Si continua a discutere a livello nazionale del post contro gli zingari pubblicato su Facebook, a gennaio, dall'attuale assessore alle politiche sociali del Comune di Ivrea, Giorgia Povolo. Miruna Brocco, coordinatrice dell'associazione radicale Adelaide Aglietta, interviene nel dibattito. «Emma Bonino nei giorni scorsi ha denunciato che Salvini e la Lega hanno rotto gli argini; oggi dire sporco negro o affermare che bisognerebbe tagliare le braccia e le mani agli zingari - come fa l'assessore Povolo in un post pre-elettorale - non solo è sdoganato ma applaudito da molti. Un post che è un concentrato di violenza e di insulti che non ha alcuna possibilità di giustificazione. Noi, al contrario, crediamo che questa deriva assuma ogni giorno di più un carattere pericoloso e intollerabile. Siamo convinti che, soprattutto chi ha incarichi e responsabilità istituzionali, dovrebbe mantenere un linguaggio e una condotta rispettosi, anche nell'utilizzo dei social-media».

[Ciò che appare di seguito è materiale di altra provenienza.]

[flow/design.v]
module contadorminsec (
input clk,
input rst_n, 
output reg [6:0] min1,
output reg [6:0] min2,
output reg [6:0] sec1,
output reg [6:0] sec2
);
reg [24:0] count;
reg [3:0] c_sec1;
reg [3:0] c_sec2;
reg [3:0] c_min1;
reg [3:0] c_min2;
always @ (posedge clk or negedge rst_n)
begin 
	if (!rst_n) begin
		sec1 <= 7'b1000000;
		sec2 <= 7'b1000000;
		min1 <= 7'b1000000;
		min2 <= 7'b1000000;
		count <= 25'd0;
		c_sec1 <= 4'd0;
		c_sec2 <= 4'd0;
		c_min1 <= 4'd0;
		c_min2 <= 4'd0;
	end
	else begin
		count <= count + 25'b1;
		if (count == 25'd25000000) begin
			c_sec1 <= c_sec1 + 4'd1;
			if (c_sec1 == 4'd9) begin
				c_sec1 <= 4'd0;
				c_sec2 <= c_sec2 +  4'd1;
				if (c_sec2 >= 4'd5 && c_sec1 >= 4'd9) begin
					c_sec2 <= 4'd0;
					c_sec1 <= 4'd0;
					c_min1 <= c_min1 + 4'd1;
					if(c_min1 >= 4'd9) begin
						c_min2 <= c_min2 + 4'd1;
						c_sec2 <= 4'd0;
						c_sec1 <= 4'd0;
						c_min1 <= 4'd0;
						if (c_min2 >= 4'd9 && c_min1 >= 4'd9) begin
							c_sec2 <= 4'd0;
							c_sec1 <= 4'd0;
							c_min1 <= 4'd0;
							c_min2 <= 4'd0;
						end
					end
				end
			end
		end
		case (c_sec1)
			4'b0000 : sec1 <= 7'b1000000;  
			4'b0001 : sec1 <= 7'b1111001;  
			4'b0010 : sec1 <= 7'b0100100;  
			4'b0011 : sec1 <= 7'b0110000;  
			4'b0100 : sec1 <= 7'b0011001;  
			4'b0101 : sec1 <= 7'b0010010;  
			4'b0110 : sec1 <= 7'b0000010;  
			4'b0111 : sec1 <= 7'b1111000;  
			4'b1000 : sec1 <= 7'b0000000;  
			4'b1001 : sec1 <= 7'b0011000;  
		endcase 
		case (c_sec2)
			4'b0000 : sec2 <= 7'b1000000;  
			4'b0001 : sec2 <= 7'b1111001;  
			4'b0010 : sec2 <= 7'b0100100;  
			4'b0011 : sec2 <= 7'b0110000;  
			4'b0100 : sec2 <= 7'b0011001;  
			4'b0101 : sec2 <= 7'b0010010;  
			4'b0110 : sec2 <= 7'b0000010;  
			4'b0111 : sec2 <= 7'b1111000;  
			4'b1000 : sec2 <= 7'b0000000;  
			4'b1001 : sec2 <= 7'b0011000;  
		endcase
		case (c_min1)
			4'b0000 : min1 <= 7'b1000000;  
			4'b0001 : min1 <= 7'b1111001;  
			4'b0010 : min1 <= 7'b0100100;  
			4'b0011 : min1 <= 7'b0110000;  
			4'b0100 : min1 <= 7'b0011001;  
			4'b0101 : min1 <= 7'b0010010;  
			4'b0110 : min1 <= 7'b0000010;  
			4'b0111 : min1 <= 7'b1111000;  
			4'b1000 : min1 <= 7'b0000000;  
			4'b1001 : min1 <= 7'b0011000;  
		endcase
		case (c_min2)
			4'b0000 : min2 <= 7'b1000000;  
			4'b0001 : min2 <= 7'b1111001;  
			4'b0010 : min2 <= 7'b0100100;  
			4'b0011 : min2 <= 7'b0110000;  
			4'b0100 : min2 <= 7'b0011001;  
			4'b0101 : min2 <= 7'b0010010;  
			4'b0110 : min2 <= 7'b0000010;  
			4'b0111 : min2 <= 7'b1111000;  
			4'b1000 : min2 <= 7'b0000000;  
			4'b1001 : min2 <= 7'b0011000;  
		endcase
	end	
end 
endmodule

Il Senatore della Lega, Cesare Pianasso, anche lui canavesano, difende la Povolo. «Quando mancano gli argomenti e non ci sono appigli per contestare l’operato di un bravo amministratore, ecco che la sinistra tira fuori la macchina del fango, per cercare di screditare l’avversario politico. Le frasi di Giorgia Povolo saranno state anche forti, e probabilmente lei stessa si è pentita di averle scritte in un moto di rabbia e di sdegno per un furto subito, ma non hanno nulla a che fare con il suo ottimo lavoro di assessore nella giunta Sertoli». Il Senatore rincara la dose: «Trovo assurdo che si vada a scavare nel profilo privato di un social network alla ricerca di possibili spunti per una critica che di politico non ha nulla. Stiamo parlando di frasi scritte quando la Povolo era una semplice ragazza sconvolta e arrabbiata per essere stata derubata dai soliti noti. Non rivestiva una carica istituzionale, ma era solo una semplice cittadina. A lei va tutta la mia solidarietà, oltre ad un invito a non mollare».